[AVAILABLE RECORDS]

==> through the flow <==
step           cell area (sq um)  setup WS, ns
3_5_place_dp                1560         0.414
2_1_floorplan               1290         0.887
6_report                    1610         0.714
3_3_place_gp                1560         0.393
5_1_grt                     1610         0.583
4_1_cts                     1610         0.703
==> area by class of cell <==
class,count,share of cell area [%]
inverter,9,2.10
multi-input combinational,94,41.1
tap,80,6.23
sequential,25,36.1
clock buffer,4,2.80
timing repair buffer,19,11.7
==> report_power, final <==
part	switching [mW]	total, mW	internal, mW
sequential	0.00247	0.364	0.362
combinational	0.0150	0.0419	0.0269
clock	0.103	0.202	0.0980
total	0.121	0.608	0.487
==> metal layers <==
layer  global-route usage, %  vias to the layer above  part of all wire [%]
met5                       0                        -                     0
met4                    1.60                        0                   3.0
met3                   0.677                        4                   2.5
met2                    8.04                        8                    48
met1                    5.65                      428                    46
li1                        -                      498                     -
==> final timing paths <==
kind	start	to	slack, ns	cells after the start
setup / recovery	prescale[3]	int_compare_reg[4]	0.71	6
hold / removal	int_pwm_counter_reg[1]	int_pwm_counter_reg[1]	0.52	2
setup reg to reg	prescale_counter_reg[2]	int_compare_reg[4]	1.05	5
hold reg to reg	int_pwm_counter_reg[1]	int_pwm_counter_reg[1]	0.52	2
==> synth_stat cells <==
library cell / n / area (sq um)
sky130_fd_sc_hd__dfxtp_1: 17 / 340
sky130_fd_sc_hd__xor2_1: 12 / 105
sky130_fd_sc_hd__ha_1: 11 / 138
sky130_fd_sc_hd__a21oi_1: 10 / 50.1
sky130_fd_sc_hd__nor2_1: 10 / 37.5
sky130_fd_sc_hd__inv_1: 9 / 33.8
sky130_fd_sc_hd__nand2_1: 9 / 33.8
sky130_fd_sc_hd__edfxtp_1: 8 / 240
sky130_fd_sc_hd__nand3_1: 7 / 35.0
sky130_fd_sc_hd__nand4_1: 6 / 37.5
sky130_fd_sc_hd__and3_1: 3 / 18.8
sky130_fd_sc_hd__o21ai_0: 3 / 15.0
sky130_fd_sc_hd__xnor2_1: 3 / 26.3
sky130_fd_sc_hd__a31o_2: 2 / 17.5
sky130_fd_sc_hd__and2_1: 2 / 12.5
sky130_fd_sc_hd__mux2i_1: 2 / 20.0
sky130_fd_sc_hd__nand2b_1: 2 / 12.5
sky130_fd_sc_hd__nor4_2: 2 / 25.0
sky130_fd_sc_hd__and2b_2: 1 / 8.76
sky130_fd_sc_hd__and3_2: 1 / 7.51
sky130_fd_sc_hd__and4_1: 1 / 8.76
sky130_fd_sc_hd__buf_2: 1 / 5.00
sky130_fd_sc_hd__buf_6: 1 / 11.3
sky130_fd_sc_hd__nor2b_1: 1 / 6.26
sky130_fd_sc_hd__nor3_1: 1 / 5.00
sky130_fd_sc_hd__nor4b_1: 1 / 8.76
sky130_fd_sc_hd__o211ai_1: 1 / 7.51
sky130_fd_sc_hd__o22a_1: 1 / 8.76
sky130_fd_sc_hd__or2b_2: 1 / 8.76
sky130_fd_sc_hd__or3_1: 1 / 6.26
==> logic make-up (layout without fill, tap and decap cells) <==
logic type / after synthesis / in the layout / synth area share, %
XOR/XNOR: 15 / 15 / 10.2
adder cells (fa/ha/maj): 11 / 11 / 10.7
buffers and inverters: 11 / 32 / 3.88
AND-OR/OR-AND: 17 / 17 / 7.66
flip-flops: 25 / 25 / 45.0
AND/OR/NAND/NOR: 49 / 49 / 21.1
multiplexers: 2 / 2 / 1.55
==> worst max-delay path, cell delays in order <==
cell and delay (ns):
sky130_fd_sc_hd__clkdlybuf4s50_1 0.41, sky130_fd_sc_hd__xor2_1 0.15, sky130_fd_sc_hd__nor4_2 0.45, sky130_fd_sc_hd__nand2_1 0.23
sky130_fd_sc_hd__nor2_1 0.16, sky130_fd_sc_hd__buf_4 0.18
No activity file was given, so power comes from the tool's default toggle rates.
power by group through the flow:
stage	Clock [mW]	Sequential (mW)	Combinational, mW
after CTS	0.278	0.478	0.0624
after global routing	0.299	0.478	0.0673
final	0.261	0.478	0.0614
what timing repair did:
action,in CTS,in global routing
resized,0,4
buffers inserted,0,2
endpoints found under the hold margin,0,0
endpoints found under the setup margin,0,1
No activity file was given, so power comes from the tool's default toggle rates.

[/AVAILABLE RECORDS]
[AVAILABLE RECORDS]

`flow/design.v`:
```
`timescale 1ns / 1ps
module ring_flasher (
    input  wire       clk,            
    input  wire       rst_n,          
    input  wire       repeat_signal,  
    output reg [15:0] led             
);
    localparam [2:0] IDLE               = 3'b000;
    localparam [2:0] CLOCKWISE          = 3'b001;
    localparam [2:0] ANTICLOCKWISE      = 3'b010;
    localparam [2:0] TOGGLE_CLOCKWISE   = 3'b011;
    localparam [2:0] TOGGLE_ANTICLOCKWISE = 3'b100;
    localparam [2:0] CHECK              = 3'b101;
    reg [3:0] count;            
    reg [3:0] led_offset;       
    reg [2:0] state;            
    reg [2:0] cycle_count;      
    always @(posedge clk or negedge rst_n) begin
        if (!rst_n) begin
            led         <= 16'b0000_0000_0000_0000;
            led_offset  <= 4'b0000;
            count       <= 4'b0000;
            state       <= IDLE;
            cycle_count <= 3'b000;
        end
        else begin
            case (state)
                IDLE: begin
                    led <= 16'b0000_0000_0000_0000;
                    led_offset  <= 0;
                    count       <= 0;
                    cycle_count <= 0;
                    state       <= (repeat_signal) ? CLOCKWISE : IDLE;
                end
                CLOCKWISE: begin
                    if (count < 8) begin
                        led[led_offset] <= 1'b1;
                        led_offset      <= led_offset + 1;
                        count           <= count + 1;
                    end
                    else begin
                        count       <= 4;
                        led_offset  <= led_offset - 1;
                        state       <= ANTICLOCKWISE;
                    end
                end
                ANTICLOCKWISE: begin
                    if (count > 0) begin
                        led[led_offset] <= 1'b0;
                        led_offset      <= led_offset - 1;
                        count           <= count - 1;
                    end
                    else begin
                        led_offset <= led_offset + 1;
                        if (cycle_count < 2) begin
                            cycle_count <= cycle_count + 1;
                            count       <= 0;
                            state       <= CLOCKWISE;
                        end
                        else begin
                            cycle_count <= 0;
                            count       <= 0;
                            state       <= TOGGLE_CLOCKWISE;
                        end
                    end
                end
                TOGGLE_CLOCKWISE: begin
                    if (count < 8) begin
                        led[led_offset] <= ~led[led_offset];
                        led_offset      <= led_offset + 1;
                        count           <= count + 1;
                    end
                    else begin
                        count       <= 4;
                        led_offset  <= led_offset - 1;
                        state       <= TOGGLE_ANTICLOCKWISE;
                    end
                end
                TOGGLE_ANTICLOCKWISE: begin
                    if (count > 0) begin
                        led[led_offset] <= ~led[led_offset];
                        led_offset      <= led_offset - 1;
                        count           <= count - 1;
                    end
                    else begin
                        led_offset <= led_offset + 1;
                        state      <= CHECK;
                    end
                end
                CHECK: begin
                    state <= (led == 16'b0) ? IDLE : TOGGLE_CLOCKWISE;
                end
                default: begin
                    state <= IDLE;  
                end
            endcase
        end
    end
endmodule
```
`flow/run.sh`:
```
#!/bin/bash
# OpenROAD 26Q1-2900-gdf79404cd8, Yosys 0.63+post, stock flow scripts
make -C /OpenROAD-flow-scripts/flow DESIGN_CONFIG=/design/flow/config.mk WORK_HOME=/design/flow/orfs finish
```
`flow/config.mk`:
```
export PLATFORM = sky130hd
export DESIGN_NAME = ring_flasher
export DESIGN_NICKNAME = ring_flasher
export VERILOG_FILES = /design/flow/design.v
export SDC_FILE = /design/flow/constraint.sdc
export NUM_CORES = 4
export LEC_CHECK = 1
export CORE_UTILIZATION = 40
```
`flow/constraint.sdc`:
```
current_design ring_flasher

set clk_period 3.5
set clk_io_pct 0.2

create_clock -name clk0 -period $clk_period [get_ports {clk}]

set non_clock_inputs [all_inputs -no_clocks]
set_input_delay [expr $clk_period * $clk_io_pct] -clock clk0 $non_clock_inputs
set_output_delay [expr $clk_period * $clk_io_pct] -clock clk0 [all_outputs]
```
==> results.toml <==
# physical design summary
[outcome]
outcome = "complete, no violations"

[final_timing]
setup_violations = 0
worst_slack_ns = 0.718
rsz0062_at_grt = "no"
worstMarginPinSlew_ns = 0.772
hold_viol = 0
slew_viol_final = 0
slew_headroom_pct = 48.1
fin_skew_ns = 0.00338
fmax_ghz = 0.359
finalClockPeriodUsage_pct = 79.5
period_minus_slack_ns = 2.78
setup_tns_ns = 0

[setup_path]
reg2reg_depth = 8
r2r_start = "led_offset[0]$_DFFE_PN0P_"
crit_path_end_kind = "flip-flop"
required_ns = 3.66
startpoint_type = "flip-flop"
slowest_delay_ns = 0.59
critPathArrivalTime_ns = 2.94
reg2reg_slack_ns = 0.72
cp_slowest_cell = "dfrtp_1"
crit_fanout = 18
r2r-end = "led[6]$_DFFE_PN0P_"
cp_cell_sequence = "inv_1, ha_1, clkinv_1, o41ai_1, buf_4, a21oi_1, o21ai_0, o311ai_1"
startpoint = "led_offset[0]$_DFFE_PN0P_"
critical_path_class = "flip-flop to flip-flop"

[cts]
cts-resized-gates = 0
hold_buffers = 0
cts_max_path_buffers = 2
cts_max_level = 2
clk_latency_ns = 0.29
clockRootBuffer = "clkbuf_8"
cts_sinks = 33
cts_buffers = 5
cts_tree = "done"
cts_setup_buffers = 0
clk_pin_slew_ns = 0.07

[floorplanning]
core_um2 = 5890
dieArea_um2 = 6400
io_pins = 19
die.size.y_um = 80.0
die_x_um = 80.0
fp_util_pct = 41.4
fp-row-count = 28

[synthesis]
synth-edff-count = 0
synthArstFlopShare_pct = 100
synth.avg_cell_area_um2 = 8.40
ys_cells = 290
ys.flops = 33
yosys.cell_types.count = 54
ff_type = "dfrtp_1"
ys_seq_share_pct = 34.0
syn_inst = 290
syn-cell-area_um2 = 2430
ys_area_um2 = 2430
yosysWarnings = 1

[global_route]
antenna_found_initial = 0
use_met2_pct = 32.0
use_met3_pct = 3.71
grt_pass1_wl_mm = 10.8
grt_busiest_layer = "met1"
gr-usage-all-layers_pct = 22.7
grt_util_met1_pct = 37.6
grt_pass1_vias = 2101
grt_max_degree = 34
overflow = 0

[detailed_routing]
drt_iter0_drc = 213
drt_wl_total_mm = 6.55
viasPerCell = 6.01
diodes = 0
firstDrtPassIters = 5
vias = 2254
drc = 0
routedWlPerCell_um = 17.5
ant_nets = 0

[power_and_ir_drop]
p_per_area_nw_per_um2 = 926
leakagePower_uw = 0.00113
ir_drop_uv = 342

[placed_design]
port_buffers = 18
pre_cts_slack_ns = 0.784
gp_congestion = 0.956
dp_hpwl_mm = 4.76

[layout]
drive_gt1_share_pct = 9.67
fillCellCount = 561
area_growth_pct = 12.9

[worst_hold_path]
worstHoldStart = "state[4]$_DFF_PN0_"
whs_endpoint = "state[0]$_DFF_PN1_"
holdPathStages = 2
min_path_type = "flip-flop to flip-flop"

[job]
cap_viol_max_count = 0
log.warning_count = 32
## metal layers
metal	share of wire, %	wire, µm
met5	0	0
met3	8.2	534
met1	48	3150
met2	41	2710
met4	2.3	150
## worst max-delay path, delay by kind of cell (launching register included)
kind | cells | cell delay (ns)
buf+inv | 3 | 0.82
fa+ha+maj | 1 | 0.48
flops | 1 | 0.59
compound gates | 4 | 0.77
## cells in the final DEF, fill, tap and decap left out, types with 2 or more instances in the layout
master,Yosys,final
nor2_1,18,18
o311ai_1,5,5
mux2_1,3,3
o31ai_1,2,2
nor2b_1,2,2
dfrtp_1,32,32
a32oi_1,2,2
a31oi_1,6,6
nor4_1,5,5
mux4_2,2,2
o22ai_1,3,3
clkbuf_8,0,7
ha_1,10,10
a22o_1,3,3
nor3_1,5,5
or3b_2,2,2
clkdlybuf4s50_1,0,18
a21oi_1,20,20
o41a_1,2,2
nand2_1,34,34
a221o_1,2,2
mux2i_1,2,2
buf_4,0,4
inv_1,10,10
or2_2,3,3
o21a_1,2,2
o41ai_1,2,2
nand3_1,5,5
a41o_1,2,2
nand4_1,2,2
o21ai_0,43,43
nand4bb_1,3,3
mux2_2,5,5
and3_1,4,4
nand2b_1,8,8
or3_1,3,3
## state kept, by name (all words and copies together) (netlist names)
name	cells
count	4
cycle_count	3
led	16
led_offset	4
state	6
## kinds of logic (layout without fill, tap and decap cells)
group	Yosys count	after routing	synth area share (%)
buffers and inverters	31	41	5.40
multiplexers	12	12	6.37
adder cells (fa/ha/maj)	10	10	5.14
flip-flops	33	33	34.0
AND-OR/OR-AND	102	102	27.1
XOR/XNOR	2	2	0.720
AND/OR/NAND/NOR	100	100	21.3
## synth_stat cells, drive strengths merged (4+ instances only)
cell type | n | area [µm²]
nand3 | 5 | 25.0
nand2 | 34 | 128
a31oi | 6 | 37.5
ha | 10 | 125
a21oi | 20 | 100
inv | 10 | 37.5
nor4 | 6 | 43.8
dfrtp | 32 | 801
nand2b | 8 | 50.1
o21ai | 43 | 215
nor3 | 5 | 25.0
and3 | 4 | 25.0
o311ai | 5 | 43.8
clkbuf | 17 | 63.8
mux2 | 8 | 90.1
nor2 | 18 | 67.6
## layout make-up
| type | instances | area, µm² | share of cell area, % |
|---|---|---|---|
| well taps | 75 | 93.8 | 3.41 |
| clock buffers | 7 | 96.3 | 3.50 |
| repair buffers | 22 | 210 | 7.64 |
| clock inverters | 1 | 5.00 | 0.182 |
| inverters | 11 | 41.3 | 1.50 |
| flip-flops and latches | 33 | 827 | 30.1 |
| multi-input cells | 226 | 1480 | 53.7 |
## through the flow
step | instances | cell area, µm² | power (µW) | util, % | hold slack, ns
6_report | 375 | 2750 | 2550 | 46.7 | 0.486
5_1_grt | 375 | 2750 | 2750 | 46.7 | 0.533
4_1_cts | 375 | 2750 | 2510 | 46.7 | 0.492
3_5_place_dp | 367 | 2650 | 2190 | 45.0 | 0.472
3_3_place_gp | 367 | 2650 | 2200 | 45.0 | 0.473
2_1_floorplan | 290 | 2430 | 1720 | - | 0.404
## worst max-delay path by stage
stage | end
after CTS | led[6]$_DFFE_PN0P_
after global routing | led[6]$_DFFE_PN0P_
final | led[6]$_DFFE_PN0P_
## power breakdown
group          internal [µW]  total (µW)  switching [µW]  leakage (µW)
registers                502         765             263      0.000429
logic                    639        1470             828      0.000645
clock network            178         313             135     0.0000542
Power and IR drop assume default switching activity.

[/AVAILABLE RECORDS]

Taking the entries above, print exactly the lines starting at the line with "clock buffer,4,2.80" and ending at the line with "sky130_fd_sc_hd__inv_1: 9 / 33.8", both included.

clock buffer,4,2.80
timing repair buffer,19,11.7
==> report_power, final <==
part	switching [mW]	total, mW	internal, mW
sequential	0.00247	0.364	0.362
combinational	0.0150	0.0419	0.0269
clock	0.103	0.202	0.0980
total	0.121	0.608	0.487
==> metal layers <==
layer  global-route usage, %  vias to the layer above  part of all wire [%]
met5                       0                        -                     0
met4                    1.60                        0                   3.0
met3                   0.677                        4                   2.5
met2                    8.04                        8                    48
met1                    5.65                      428                    46
li1                        -                      498                     -
==> final timing paths <==
kind	start	to	slack, ns	cells after the start
setup / recovery	prescale[3]	int_compare_reg[4]	0.71	6
hold / removal	int_pwm_counter_reg[1]	int_pwm_counter_reg[1]	0.52	2
setup reg to reg	prescale_counter_reg[2]	int_compare_reg[4]	1.05	5
hold reg to reg	int_pwm_counter_reg[1]	int_pwm_counter_reg[1]	0.52	2
==> synth_stat cells <==
library cell / n / area (sq um)
sky130_fd_sc_hd__dfxtp_1: 17 / 340
sky130_fd_sc_hd__xor2_1: 12 / 105
sky130_fd_sc_hd__ha_1: 11 / 138
sky130_fd_sc_hd__a21oi_1: 10 / 50.1
sky130_fd_sc_hd__nor2_1: 10 / 37.5
sky130_fd_sc_hd__inv_1: 9 / 33.8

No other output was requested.